The Department of Labor is reviewing more than 15,500 responses to its call for comments about a 14-year-old law that affects 90 million American workers.
Those comments could lead to changes in the Family Medical Leave Act, which provides up to 12 weeks of unpaid leave to care for newborns, newly adopted children or to care for a seriously ill family member. In addition, the act allows intermittent leave for illnesses that last at least three days and require a doctor’s visit and a prescription.
The Labor Department is only interested in gaining input from the public at this point, said spokeswoman Darlene Hatchett. No plans have been made for major changes in the law.
“I don’t really know what the next step will be,” she said. “To be honest, we’re just looking for information about the law — how well it’s working, what people think of it.”
The comment period ended Feb. 16.
“The things I’ve heard show that the law is working very well,” said Sue Murphy, association manager of the National Human Resource Association. “It’s been positively received by employers and employees alike. It definitely gives people guidelines to work with — giving them job security.”

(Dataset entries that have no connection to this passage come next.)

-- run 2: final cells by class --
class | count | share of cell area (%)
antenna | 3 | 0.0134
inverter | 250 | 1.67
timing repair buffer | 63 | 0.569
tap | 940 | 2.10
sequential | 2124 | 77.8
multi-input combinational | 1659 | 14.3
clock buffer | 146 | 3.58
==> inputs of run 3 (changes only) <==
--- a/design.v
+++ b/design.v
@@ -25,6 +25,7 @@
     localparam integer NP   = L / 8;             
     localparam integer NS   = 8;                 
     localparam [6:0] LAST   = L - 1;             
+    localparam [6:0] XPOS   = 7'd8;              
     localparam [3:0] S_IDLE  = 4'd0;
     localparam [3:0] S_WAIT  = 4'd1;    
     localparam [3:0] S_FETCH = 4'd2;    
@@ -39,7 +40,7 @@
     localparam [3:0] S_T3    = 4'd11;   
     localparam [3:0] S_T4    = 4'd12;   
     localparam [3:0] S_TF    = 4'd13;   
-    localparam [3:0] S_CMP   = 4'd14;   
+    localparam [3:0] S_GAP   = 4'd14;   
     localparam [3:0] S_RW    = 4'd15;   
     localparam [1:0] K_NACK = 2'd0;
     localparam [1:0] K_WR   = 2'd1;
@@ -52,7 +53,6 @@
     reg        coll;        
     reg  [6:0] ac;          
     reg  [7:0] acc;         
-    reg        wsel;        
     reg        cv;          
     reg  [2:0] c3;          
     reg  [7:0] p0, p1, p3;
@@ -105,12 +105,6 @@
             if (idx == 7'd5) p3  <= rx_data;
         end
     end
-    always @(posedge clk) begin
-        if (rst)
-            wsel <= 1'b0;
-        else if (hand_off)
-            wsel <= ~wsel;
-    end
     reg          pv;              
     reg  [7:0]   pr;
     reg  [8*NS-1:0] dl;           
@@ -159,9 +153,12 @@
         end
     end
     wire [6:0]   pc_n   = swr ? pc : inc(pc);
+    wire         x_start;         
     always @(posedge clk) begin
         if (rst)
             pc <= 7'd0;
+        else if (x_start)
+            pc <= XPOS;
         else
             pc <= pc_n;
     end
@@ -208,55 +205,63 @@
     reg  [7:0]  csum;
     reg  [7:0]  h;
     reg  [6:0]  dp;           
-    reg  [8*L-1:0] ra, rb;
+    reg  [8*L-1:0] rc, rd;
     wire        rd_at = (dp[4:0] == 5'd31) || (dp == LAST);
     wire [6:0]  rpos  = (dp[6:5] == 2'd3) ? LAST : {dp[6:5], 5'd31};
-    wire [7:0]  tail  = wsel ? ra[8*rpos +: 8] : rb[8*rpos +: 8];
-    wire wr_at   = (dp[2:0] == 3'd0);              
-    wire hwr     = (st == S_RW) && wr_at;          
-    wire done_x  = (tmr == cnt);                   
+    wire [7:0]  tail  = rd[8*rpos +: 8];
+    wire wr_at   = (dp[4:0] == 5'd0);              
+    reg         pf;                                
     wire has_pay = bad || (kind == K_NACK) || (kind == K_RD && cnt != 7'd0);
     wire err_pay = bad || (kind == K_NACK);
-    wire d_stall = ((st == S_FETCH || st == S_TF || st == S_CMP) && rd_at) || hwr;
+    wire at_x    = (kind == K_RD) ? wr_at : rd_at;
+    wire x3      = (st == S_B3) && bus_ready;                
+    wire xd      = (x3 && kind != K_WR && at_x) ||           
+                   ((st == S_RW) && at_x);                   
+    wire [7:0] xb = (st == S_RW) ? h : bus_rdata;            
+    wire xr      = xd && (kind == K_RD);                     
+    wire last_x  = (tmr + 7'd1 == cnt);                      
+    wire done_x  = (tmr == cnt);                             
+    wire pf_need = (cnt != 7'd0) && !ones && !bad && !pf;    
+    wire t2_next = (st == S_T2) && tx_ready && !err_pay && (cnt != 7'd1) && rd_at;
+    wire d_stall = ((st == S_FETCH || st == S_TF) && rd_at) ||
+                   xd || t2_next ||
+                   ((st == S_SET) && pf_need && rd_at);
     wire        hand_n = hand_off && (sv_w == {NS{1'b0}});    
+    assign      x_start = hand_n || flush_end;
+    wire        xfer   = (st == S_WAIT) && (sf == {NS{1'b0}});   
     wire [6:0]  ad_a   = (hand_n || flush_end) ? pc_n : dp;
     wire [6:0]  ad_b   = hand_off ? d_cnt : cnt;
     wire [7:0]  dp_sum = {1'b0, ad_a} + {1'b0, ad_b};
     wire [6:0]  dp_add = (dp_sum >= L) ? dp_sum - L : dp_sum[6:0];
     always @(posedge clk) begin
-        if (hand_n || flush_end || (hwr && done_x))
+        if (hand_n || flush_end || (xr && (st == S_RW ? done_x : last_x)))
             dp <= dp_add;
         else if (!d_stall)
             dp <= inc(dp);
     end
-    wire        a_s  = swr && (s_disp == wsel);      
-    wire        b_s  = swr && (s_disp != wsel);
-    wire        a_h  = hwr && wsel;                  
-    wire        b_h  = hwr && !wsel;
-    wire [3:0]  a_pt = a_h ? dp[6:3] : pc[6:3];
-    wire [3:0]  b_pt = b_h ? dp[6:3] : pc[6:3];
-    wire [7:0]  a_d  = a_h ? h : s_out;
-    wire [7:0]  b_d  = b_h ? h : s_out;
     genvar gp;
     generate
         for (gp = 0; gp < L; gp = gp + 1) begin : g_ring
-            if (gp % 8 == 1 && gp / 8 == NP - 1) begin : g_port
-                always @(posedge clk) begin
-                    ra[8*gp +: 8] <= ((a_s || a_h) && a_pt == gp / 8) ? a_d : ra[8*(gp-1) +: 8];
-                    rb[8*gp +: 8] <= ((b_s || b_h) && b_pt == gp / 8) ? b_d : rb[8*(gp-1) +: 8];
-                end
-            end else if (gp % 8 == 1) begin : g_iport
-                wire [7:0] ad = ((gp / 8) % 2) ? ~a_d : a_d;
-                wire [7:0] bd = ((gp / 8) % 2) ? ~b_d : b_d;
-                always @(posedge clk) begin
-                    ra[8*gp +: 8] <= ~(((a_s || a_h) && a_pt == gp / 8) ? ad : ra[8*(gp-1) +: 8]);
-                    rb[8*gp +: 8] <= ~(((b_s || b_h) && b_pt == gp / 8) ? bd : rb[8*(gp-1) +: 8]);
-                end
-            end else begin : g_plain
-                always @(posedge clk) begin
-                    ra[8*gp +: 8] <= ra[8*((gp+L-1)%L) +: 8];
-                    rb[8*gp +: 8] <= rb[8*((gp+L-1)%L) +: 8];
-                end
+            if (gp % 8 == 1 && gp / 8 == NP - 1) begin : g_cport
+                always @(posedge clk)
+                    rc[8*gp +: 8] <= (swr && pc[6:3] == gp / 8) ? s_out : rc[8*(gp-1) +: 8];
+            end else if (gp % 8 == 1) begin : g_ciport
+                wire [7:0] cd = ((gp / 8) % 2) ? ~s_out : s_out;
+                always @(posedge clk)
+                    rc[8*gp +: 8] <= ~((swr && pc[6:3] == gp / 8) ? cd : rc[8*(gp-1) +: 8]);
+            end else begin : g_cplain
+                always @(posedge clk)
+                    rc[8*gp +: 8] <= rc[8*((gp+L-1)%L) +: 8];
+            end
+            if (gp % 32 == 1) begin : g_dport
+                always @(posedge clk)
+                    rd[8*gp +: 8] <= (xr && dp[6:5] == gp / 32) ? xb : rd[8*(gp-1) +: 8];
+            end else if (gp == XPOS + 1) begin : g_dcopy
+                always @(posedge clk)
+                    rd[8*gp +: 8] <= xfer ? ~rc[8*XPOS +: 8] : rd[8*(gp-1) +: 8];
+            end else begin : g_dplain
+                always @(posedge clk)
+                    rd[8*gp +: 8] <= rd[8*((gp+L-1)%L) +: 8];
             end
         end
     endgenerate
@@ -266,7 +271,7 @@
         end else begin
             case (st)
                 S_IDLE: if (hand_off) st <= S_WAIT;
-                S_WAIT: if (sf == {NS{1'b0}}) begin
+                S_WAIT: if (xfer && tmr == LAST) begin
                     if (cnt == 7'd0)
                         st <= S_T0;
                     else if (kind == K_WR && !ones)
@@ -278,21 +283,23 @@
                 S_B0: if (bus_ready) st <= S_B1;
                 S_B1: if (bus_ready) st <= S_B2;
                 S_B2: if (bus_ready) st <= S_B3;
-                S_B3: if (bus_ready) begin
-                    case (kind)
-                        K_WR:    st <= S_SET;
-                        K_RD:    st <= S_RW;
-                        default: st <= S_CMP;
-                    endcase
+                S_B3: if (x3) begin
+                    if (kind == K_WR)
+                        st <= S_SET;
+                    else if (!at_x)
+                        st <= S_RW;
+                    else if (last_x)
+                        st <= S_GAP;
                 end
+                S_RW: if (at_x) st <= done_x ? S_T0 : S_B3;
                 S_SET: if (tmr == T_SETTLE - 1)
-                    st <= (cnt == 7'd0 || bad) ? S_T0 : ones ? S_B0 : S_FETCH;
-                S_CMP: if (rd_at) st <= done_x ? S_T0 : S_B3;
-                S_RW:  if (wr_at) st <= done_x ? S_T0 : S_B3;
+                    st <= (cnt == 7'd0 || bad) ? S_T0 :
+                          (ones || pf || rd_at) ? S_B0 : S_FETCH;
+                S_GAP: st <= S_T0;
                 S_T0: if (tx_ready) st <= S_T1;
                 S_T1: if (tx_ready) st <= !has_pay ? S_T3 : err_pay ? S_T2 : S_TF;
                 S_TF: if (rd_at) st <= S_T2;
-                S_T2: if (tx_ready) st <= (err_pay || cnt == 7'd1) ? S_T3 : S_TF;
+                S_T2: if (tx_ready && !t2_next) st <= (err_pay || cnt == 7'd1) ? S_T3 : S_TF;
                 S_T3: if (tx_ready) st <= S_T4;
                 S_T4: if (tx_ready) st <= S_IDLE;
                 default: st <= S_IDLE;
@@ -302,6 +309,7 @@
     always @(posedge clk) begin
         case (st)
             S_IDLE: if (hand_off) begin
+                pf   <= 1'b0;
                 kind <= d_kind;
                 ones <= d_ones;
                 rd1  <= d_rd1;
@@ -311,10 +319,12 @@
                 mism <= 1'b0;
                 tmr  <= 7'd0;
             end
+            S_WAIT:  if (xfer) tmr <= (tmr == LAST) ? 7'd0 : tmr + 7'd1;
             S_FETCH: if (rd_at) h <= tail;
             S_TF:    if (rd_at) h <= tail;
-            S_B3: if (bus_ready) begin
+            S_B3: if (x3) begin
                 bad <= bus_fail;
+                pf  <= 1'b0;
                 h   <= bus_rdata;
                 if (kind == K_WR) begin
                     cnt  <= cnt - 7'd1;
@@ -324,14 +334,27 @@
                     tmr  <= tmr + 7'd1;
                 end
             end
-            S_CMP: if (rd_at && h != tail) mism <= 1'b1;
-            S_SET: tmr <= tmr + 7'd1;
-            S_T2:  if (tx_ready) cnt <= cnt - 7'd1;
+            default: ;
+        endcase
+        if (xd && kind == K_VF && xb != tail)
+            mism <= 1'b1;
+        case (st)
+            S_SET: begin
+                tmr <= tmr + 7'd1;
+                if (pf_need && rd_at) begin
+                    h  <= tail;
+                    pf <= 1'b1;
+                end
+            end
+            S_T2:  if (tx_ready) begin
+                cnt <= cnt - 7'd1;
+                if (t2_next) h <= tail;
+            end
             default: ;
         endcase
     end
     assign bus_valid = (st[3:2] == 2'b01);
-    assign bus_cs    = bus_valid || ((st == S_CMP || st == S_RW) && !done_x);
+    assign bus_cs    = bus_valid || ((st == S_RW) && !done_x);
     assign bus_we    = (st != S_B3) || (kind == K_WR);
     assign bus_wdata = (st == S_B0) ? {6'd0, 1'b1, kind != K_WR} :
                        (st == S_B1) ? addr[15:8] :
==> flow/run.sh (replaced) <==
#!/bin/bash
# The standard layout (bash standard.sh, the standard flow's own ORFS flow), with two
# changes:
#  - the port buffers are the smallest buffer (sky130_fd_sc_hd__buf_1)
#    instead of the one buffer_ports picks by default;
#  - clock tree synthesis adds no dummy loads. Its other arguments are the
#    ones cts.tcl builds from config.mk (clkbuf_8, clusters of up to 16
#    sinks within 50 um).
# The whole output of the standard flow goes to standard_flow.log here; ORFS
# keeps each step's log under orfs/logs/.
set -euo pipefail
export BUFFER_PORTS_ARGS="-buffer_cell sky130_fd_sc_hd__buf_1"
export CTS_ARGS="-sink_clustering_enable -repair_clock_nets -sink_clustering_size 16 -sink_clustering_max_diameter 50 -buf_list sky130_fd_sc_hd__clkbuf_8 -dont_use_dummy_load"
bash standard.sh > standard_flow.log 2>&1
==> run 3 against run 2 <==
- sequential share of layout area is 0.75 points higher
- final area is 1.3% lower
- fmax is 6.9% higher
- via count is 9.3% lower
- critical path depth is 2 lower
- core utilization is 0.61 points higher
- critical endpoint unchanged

But the law is complex, and many people have trouble determining when to apply FMLA guidelines, she said.
Employees say the “unpaid” portion of the act makes it difficult to take advantage of the benefit. According to a 2000 survey by the Labor Department, 78 percent of workers who needed leave didn’t take it because they could not afford to be away from work without pay.
Steve Berkshire, director of Regis University’s graduate school program, said most businesses think the FMLA works well, but many want to have some regulations clarified.
“What counts as a serious illness?” he asked. “That’s a big issue. To some people, the law reads as if a cold or the flu might be a serious illness — anything that interferes with your ability to do work completely. Some groups have asked for a clarification of that law.”
The law also allows workers to take as little as a single day’s leave. That requires more paperwork — and some employer groups believe it leads to abuse by workers.
A survey conducted by the National Association of Manufacturers found that 60 percent of intermittent leave allowed workers a four-day weekend. The association also discovered several examples of possible abuse, including an employee who took 30 days of intermittent leave during a single year, usually on Mondays and Fridays.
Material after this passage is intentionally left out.